*** INPUT RECORDS ***

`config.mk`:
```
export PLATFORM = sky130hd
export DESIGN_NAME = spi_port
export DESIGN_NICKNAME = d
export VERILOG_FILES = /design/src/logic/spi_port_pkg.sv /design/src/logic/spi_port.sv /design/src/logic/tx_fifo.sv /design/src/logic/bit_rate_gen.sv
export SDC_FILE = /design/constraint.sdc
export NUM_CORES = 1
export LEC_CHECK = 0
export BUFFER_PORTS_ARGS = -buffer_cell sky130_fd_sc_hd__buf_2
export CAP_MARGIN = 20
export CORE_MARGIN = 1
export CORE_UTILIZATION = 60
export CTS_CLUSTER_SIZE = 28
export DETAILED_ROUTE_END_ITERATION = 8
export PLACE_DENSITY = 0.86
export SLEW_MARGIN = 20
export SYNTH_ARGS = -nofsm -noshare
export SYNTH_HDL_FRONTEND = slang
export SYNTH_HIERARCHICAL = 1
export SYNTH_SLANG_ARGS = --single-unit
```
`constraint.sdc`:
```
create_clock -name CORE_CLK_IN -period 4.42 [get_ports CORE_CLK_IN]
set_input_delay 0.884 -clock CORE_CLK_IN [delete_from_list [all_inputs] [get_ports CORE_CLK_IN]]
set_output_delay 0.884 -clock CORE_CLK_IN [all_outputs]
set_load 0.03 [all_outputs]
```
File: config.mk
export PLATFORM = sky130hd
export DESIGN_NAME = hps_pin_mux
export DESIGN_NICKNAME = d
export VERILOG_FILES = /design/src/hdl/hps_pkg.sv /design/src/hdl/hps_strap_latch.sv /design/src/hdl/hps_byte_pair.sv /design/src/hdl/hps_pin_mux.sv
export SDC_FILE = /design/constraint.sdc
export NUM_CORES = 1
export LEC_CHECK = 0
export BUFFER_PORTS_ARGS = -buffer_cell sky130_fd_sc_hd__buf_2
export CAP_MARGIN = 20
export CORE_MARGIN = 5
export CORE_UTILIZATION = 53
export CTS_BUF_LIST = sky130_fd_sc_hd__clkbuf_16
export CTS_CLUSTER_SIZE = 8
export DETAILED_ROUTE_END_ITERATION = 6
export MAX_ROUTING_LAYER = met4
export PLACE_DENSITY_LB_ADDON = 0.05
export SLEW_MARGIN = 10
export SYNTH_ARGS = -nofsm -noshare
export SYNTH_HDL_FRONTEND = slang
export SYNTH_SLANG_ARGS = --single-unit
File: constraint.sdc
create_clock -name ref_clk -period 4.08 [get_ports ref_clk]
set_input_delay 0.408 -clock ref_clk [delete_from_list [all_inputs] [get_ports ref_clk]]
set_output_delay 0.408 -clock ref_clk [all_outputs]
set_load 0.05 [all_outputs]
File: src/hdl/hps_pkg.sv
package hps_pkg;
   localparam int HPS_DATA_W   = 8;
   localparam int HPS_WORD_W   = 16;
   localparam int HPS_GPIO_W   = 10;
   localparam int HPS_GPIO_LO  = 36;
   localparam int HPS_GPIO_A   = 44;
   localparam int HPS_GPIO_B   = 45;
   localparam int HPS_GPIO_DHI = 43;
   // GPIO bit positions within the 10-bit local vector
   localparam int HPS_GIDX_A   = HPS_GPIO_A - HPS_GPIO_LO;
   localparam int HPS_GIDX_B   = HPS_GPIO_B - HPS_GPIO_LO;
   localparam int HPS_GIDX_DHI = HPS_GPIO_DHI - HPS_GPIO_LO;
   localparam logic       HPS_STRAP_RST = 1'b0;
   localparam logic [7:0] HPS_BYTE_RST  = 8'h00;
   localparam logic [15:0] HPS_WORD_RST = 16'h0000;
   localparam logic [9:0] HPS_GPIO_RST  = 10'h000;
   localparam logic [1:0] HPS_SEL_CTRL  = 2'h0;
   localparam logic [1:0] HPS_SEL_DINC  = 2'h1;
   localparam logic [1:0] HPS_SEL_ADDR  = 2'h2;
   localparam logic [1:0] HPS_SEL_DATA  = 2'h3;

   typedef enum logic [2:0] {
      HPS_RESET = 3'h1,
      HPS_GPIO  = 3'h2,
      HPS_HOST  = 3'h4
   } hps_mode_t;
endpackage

*** End of INPUT RECORDS ***
*** INPUT RECORDS ***

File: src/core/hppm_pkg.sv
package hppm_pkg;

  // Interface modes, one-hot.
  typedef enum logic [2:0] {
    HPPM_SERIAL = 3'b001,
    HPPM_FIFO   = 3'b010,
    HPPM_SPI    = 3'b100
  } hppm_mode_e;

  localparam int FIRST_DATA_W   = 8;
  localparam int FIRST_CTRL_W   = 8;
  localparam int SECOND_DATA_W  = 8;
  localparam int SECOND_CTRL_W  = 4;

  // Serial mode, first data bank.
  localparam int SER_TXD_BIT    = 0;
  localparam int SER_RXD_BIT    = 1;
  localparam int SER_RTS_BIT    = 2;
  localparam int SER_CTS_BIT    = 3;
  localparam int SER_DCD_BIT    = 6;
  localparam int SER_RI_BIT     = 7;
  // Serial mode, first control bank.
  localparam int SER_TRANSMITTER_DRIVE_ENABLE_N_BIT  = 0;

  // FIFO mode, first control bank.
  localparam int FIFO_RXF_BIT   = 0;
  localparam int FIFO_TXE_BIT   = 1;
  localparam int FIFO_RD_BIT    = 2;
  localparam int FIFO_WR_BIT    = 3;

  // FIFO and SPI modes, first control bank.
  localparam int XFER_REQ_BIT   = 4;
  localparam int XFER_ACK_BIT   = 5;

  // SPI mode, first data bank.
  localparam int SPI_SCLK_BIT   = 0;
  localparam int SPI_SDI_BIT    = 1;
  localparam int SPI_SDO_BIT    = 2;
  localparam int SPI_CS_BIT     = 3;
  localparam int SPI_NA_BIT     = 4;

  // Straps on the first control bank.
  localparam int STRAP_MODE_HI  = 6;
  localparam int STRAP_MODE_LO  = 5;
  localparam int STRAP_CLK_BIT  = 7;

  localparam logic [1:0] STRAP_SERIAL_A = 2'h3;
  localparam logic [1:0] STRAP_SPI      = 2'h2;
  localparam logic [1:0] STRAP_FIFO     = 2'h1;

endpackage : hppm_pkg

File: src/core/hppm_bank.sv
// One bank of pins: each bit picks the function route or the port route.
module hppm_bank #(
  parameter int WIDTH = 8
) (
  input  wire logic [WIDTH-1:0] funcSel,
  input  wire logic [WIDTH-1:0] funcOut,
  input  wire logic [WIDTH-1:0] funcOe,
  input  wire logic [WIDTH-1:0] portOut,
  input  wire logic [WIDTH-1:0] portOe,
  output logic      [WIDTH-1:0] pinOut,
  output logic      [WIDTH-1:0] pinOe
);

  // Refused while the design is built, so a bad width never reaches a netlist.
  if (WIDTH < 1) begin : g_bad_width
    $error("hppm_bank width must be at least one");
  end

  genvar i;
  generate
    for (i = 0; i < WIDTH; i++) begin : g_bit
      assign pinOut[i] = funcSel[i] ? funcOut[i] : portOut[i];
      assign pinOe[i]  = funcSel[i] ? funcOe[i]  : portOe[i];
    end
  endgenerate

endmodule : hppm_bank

*** End of INPUT RECORDS ***

Transcribe each line of the data above, unaltered, from the one where "File: src/hdl/hps_pkg.sv" appears to the one where "localparam int HPS_GPIO_B" appears, inclusive of both.

File: src/hdl/hps_pkg.sv
package hps_pkg;
   localparam int HPS_DATA_W   = 8;
   localparam int HPS_WORD_W   = 16;
   localparam int HPS_GPIO_W   = 10;
   localparam int HPS_GPIO_LO  = 36;
   localparam int HPS_GPIO_A   = 44;
   localparam int HPS_GPIO_B   = 45;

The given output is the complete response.